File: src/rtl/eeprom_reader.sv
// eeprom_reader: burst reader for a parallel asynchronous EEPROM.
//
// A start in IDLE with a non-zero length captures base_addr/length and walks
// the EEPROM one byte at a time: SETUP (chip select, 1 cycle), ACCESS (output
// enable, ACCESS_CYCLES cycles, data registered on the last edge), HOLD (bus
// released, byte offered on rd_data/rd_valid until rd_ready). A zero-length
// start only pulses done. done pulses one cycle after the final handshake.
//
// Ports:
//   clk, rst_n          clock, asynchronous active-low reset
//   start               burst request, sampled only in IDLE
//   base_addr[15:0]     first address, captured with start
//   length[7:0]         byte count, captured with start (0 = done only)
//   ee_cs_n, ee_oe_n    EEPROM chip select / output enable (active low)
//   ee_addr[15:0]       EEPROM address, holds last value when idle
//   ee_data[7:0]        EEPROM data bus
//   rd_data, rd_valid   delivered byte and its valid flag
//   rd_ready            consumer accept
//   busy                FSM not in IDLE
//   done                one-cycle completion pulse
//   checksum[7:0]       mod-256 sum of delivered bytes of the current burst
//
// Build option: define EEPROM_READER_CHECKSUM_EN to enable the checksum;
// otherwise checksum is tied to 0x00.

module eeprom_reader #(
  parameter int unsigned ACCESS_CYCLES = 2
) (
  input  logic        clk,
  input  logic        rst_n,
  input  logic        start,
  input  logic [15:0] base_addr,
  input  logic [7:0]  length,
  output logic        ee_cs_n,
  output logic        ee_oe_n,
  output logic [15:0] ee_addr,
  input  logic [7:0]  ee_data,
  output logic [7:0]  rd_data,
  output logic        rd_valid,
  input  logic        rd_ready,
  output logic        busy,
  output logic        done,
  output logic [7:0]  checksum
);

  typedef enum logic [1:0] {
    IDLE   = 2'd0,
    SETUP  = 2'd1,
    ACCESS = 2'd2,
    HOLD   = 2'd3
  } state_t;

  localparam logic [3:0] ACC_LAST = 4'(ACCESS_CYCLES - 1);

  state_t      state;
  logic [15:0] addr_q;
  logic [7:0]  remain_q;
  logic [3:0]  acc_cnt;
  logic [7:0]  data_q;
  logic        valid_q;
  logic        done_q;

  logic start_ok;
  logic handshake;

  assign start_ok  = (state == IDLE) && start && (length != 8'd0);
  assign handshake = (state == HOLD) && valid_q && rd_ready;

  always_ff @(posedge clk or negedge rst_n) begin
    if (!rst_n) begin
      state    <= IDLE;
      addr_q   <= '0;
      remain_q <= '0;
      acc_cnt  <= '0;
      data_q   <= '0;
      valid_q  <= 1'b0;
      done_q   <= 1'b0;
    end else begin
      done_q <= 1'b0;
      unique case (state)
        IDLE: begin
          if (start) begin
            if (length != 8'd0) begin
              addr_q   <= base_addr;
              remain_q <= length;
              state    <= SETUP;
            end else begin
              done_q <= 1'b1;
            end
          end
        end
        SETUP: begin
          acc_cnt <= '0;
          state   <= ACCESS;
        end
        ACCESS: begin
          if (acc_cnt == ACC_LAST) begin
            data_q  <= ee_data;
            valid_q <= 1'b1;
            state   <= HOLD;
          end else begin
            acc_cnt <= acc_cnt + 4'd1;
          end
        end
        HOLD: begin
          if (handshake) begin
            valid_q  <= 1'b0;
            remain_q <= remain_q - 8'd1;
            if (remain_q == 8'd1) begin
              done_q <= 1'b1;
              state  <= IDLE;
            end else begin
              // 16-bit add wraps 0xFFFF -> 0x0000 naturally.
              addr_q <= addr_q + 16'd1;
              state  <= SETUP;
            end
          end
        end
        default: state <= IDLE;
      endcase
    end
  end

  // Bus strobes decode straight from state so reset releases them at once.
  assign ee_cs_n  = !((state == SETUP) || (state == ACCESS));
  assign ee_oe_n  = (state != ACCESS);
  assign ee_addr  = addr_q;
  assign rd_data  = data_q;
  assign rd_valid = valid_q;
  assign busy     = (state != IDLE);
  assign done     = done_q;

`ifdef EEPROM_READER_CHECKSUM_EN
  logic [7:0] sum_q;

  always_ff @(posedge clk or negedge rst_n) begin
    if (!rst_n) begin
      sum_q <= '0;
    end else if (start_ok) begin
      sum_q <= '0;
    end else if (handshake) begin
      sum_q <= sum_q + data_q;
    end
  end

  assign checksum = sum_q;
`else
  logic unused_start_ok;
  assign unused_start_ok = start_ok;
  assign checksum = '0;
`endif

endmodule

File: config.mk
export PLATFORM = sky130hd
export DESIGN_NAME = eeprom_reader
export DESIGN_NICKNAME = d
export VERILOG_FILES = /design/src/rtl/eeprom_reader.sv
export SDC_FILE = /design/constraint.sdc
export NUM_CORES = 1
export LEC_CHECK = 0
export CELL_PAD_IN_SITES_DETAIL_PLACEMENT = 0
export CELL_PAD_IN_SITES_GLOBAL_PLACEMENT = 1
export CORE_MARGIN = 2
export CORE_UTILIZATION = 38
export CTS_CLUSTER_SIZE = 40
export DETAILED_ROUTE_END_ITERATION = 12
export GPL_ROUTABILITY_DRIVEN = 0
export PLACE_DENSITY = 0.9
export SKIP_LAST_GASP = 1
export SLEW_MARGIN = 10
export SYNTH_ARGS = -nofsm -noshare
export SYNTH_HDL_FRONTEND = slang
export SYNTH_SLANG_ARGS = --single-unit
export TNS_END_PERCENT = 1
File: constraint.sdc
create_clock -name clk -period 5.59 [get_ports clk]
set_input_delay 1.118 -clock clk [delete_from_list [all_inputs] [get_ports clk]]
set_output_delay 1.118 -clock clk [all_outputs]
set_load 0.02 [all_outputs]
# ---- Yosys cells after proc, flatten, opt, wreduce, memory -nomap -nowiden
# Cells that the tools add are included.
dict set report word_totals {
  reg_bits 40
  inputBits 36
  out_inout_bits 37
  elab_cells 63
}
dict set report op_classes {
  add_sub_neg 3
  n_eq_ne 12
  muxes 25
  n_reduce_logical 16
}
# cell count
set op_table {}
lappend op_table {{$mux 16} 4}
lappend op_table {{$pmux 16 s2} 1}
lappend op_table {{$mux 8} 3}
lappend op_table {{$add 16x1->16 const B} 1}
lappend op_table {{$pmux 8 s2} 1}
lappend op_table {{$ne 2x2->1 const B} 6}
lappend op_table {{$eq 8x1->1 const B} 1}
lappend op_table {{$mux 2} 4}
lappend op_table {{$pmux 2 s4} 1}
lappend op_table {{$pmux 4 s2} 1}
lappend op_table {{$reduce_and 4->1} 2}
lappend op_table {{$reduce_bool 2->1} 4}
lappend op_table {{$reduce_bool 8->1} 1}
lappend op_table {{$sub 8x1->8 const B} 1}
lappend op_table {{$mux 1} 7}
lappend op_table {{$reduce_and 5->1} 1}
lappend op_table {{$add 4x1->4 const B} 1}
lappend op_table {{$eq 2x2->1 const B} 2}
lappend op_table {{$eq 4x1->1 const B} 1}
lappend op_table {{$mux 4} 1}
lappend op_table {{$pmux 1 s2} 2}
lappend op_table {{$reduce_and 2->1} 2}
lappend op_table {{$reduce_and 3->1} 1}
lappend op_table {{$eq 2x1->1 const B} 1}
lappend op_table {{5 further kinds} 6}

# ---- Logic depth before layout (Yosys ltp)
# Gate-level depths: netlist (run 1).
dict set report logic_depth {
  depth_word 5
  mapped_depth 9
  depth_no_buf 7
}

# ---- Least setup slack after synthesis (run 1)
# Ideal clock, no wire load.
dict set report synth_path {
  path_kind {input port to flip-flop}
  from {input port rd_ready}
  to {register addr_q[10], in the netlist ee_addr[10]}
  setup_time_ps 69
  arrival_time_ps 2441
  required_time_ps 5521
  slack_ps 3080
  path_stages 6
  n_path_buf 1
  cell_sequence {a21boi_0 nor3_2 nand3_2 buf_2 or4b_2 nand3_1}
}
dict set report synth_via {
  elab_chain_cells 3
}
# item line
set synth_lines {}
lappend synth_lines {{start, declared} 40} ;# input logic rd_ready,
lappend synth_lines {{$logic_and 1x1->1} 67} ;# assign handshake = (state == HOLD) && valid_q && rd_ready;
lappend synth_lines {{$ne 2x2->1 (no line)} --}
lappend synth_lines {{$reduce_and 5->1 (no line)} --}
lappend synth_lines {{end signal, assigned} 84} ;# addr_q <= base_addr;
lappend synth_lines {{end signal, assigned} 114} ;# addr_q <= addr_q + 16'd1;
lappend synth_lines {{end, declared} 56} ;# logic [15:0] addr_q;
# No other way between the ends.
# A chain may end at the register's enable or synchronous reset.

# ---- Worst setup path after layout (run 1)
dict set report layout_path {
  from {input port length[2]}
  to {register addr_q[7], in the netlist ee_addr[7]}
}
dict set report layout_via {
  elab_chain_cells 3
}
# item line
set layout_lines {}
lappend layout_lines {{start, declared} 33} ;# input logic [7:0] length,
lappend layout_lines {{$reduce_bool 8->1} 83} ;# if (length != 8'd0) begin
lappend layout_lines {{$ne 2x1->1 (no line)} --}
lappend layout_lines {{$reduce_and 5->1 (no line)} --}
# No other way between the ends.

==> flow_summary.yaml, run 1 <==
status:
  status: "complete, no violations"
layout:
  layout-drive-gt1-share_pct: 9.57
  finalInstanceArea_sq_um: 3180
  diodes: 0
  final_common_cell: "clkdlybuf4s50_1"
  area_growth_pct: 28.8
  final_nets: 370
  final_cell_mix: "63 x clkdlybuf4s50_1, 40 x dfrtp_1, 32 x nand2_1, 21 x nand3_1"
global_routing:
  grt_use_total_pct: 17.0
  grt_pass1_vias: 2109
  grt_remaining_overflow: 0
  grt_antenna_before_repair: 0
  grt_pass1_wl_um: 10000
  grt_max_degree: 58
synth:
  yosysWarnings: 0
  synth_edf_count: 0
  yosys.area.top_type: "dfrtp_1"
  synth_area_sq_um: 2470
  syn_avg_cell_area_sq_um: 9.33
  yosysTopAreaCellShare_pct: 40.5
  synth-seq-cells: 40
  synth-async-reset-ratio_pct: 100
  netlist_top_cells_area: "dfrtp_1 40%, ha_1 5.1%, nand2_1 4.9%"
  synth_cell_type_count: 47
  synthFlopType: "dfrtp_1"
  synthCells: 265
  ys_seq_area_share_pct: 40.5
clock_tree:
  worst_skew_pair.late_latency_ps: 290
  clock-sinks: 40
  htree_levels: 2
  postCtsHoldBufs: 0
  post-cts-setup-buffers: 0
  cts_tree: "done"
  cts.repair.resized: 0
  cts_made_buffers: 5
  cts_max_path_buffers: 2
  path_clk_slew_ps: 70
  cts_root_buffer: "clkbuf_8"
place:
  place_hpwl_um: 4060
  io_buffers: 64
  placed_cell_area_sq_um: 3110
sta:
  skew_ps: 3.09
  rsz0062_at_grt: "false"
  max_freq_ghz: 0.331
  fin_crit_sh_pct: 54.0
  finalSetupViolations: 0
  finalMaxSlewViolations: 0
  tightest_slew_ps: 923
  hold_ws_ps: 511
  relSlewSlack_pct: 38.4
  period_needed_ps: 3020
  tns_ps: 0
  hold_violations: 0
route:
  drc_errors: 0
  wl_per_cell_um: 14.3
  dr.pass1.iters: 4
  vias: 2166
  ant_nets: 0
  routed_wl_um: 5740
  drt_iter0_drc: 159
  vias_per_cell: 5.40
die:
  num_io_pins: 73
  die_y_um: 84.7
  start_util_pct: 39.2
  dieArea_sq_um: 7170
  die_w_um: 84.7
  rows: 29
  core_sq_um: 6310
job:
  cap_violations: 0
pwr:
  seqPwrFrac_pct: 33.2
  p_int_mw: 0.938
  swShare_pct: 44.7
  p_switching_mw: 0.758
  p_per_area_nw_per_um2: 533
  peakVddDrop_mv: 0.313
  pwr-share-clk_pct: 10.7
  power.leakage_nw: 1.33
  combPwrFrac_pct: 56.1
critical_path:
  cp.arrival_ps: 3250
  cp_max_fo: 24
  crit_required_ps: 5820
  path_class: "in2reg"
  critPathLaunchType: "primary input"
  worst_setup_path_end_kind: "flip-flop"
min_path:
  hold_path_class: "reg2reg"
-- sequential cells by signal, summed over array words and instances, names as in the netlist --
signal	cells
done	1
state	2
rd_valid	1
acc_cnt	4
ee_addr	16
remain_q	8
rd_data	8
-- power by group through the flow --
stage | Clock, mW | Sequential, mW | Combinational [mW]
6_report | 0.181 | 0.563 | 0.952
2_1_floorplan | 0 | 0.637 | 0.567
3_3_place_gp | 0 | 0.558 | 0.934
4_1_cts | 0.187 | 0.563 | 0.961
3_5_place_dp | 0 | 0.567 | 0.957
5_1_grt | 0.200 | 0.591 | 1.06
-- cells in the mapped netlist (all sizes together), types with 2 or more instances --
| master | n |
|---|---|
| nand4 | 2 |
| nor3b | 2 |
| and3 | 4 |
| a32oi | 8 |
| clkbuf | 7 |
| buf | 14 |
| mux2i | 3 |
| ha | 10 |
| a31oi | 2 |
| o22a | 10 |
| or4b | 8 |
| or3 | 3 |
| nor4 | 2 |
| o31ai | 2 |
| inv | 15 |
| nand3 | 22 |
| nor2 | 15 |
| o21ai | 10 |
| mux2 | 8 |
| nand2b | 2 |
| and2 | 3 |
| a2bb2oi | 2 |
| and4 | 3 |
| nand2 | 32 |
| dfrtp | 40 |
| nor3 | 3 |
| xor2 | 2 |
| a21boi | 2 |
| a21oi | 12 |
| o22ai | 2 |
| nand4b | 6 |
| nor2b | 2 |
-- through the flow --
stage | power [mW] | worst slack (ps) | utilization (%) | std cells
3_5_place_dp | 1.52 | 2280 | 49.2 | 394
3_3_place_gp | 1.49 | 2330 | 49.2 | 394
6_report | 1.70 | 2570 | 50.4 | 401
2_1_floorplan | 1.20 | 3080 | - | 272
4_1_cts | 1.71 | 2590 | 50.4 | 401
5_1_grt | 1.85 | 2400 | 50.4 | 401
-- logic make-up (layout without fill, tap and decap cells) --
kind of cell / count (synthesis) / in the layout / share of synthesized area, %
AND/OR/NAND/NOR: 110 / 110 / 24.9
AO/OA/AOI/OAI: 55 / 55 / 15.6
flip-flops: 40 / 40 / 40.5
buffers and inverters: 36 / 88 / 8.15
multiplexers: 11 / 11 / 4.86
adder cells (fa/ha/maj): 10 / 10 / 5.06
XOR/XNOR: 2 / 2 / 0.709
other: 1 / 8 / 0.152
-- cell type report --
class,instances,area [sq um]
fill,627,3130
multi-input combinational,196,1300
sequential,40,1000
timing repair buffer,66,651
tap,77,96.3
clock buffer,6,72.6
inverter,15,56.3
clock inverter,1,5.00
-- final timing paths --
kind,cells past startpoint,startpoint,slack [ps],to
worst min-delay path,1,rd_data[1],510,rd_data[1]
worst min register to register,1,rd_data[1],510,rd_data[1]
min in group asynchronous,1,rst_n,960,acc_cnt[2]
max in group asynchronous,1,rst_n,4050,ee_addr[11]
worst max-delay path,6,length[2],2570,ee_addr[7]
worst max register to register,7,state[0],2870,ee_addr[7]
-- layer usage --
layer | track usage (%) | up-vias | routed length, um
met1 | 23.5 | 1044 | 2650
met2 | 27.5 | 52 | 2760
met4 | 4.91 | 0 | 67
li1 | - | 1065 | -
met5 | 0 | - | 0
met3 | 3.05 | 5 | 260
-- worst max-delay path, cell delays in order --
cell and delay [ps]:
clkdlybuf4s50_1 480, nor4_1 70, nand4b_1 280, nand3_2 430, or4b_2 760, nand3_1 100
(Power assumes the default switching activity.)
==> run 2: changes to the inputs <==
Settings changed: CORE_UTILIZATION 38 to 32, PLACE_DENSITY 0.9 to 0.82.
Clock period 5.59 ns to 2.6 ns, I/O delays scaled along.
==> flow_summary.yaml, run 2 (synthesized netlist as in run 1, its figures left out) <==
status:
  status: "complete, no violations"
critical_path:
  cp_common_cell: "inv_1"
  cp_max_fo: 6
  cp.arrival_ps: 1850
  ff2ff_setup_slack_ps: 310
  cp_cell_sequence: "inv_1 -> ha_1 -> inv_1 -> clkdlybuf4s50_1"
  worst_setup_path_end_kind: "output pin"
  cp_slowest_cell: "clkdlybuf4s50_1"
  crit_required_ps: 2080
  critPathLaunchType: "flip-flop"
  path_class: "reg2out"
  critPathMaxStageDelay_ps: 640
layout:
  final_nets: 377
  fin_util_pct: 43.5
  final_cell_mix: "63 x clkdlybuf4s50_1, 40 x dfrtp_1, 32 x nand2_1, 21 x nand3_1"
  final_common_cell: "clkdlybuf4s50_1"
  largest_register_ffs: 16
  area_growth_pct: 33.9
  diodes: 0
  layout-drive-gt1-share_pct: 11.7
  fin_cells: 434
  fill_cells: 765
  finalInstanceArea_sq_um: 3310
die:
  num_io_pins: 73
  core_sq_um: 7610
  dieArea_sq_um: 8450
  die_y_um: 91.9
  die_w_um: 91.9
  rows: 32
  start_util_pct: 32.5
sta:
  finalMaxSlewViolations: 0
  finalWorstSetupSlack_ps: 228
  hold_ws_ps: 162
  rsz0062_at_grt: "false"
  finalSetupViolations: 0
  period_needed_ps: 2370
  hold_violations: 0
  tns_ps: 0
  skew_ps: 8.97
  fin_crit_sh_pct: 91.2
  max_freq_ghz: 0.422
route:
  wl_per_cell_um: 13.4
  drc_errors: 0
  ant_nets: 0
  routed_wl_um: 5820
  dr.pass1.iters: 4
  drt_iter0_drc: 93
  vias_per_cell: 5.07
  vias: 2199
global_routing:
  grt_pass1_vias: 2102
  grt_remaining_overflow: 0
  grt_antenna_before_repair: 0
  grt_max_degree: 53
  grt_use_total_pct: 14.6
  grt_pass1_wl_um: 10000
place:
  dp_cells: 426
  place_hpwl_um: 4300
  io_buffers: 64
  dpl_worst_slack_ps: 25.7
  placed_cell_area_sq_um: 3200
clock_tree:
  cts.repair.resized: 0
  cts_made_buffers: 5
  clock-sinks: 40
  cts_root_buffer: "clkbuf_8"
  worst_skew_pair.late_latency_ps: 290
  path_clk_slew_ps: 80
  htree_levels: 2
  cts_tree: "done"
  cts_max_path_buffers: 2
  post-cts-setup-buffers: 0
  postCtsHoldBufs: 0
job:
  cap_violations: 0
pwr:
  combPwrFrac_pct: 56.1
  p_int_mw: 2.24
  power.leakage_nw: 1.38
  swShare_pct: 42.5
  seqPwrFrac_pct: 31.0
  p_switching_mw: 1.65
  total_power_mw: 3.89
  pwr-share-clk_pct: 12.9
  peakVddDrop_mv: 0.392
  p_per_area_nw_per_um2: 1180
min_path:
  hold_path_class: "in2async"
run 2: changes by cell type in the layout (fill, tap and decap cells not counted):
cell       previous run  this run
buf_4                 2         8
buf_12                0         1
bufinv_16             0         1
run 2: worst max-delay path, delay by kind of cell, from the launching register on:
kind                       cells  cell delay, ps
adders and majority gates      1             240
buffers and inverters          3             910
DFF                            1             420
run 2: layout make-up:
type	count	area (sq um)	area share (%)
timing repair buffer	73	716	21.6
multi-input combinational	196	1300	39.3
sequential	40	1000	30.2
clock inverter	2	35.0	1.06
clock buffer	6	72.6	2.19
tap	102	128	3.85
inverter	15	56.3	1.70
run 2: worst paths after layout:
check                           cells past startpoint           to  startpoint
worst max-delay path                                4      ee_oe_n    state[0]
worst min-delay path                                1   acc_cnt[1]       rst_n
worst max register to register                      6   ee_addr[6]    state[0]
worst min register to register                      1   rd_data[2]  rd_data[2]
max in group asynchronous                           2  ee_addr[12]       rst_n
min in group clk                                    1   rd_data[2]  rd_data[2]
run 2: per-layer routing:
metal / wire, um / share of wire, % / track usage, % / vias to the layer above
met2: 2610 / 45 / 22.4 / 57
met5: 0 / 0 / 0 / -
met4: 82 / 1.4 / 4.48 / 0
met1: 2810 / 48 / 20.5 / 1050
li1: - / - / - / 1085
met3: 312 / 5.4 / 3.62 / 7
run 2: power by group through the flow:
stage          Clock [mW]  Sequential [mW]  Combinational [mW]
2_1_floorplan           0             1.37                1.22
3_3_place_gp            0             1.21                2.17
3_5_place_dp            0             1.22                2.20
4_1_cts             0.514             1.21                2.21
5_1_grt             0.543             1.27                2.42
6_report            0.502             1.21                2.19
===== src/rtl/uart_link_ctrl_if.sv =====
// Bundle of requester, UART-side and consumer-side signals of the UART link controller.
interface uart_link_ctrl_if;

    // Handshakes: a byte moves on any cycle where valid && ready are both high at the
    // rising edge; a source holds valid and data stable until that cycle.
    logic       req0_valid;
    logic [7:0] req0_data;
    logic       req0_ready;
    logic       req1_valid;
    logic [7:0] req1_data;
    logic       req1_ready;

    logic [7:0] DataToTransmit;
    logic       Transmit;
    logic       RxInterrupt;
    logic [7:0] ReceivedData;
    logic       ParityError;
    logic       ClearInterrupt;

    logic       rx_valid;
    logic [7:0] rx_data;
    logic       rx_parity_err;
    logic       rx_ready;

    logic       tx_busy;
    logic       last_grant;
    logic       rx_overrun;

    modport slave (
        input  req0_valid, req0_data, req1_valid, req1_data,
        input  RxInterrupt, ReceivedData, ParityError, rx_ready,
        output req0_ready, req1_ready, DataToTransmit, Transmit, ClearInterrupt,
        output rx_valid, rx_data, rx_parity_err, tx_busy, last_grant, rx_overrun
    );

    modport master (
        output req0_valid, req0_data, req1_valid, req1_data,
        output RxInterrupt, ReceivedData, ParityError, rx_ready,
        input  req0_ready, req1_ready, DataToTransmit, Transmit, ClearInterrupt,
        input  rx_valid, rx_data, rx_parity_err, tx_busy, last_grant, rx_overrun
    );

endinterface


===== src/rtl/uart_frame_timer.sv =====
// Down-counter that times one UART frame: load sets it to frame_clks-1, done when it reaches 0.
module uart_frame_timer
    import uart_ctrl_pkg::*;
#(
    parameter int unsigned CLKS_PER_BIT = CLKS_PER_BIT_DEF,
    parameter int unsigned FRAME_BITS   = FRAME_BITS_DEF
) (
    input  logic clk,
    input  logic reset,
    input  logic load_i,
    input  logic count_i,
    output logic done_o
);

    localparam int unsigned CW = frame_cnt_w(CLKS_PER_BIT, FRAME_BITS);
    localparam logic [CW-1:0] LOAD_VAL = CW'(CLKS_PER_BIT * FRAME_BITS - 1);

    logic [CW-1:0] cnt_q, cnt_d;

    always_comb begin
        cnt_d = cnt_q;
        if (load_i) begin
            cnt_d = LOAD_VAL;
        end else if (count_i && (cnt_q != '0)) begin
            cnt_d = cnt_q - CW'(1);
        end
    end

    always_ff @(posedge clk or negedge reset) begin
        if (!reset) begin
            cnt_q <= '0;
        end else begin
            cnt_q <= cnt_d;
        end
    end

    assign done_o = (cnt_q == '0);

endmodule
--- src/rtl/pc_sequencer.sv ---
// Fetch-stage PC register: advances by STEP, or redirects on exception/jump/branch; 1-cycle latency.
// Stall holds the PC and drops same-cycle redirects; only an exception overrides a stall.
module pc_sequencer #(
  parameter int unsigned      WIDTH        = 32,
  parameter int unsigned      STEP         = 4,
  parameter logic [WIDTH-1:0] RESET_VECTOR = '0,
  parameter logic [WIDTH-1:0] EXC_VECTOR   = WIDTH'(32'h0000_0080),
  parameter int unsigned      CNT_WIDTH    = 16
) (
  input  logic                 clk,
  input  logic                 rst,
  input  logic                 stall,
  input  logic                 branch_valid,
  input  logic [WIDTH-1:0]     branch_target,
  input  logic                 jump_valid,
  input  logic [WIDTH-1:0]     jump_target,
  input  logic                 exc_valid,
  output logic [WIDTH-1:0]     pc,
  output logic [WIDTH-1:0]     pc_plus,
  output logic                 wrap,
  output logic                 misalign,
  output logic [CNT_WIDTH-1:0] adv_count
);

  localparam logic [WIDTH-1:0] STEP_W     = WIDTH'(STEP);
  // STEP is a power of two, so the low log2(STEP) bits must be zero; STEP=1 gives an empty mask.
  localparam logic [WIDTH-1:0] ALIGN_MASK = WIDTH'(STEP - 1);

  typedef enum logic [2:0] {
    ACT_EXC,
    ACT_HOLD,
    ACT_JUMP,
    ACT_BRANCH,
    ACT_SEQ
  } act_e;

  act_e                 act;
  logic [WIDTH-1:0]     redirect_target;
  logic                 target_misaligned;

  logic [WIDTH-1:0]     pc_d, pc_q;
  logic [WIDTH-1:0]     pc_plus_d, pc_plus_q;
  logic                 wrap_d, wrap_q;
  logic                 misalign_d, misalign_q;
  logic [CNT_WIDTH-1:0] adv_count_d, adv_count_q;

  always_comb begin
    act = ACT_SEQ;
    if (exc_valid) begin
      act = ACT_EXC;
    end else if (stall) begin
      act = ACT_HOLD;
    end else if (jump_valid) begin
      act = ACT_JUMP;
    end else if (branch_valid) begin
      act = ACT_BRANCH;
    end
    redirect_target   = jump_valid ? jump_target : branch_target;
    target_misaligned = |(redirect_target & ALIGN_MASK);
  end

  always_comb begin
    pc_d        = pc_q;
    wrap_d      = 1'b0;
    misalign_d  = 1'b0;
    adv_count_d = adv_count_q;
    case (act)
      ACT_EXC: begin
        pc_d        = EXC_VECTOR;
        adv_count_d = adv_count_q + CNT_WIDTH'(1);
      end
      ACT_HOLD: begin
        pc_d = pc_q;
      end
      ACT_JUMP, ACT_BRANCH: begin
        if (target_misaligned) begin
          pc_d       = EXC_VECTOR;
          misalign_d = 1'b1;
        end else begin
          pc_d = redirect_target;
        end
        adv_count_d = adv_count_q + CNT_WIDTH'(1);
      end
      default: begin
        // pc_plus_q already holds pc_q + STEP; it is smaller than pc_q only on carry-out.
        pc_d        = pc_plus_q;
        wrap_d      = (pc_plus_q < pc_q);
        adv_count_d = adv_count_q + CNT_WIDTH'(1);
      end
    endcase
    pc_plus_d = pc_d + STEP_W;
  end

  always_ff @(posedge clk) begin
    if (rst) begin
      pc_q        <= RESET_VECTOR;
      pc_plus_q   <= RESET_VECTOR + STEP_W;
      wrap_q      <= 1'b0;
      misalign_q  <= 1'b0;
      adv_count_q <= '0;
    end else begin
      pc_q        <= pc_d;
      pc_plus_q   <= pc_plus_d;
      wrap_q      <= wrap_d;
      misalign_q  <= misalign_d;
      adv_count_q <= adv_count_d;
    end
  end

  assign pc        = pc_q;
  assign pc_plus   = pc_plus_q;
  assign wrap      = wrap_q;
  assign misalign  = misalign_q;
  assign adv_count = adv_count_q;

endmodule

About this task
From the records above, repeat exactly the lines from the one with "if (!reset) begin" through the one with "jump_target : branch_target;", both included.

The answer
        if (!reset) begin
            cnt_q <= '0;
        end else begin
            cnt_q <= cnt_d;
        end
    end

    assign done_o = (cnt_q == '0);

endmodule
--- src/rtl/pc_sequencer.sv ---
// Fetch-stage PC register: advances by STEP, or redirects on exception/jump/branch; 1-cycle latency.
// Stall holds the PC and drops same-cycle redirects; only an exception overrides a stall.
module pc_sequencer #(
  parameter int unsigned      WIDTH        = 32,
  parameter int unsigned      STEP         = 4,
  parameter logic [WIDTH-1:0] RESET_VECTOR = '0,
  parameter logic [WIDTH-1:0] EXC_VECTOR   = WIDTH'(32'h0000_0080),
  parameter int unsigned      CNT_WIDTH    = 16
) (
  input  logic                 clk,
  input  logic                 rst,
  input  logic                 stall,
  input  logic                 branch_valid,
  input  logic [WIDTH-1:0]     branch_target,
  input  logic                 jump_valid,
  input  logic [WIDTH-1:0]     jump_target,
  input  logic                 exc_valid,
  output logic [WIDTH-1:0]     pc,
  output logic [WIDTH-1:0]     pc_plus,
  output logic                 wrap,
  output logic                 misalign,
  output logic [CNT_WIDTH-1:0] adv_count
);

  localparam logic [WIDTH-1:0] STEP_W     = WIDTH'(STEP);
  // STEP is a power of two, so the low log2(STEP) bits must be zero; STEP=1 gives an empty mask.
  localparam logic [WIDTH-1:0] ALIGN_MASK = WIDTH'(STEP - 1);

  typedef enum logic [2:0] {
    ACT_EXC,
    ACT_HOLD,
    ACT_JUMP,
    ACT_BRANCH,
    ACT_SEQ
  } act_e;

  act_e                 act;
  logic [WIDTH-1:0]     redirect_target;
  logic                 target_misaligned;

  logic [WIDTH-1:0]     pc_d, pc_q;
  logic [WIDTH-1:0]     pc_plus_d, pc_plus_q;
  logic                 wrap_d, wrap_q;
  logic                 misalign_d, misalign_q;
  logic [CNT_WIDTH-1:0] adv_count_d, adv_count_q;

  always_comb begin
    act = ACT_SEQ;
    if (exc_valid) begin
      act = ACT_EXC;
    end else if (stall) begin
      act = ACT_HOLD;
    end else if (jump_valid) begin
      act = ACT_JUMP;
    end else if (branch_valid) begin
      act = ACT_BRANCH;
    end
    redirect_target   = jump_valid ? jump_target : branch_target;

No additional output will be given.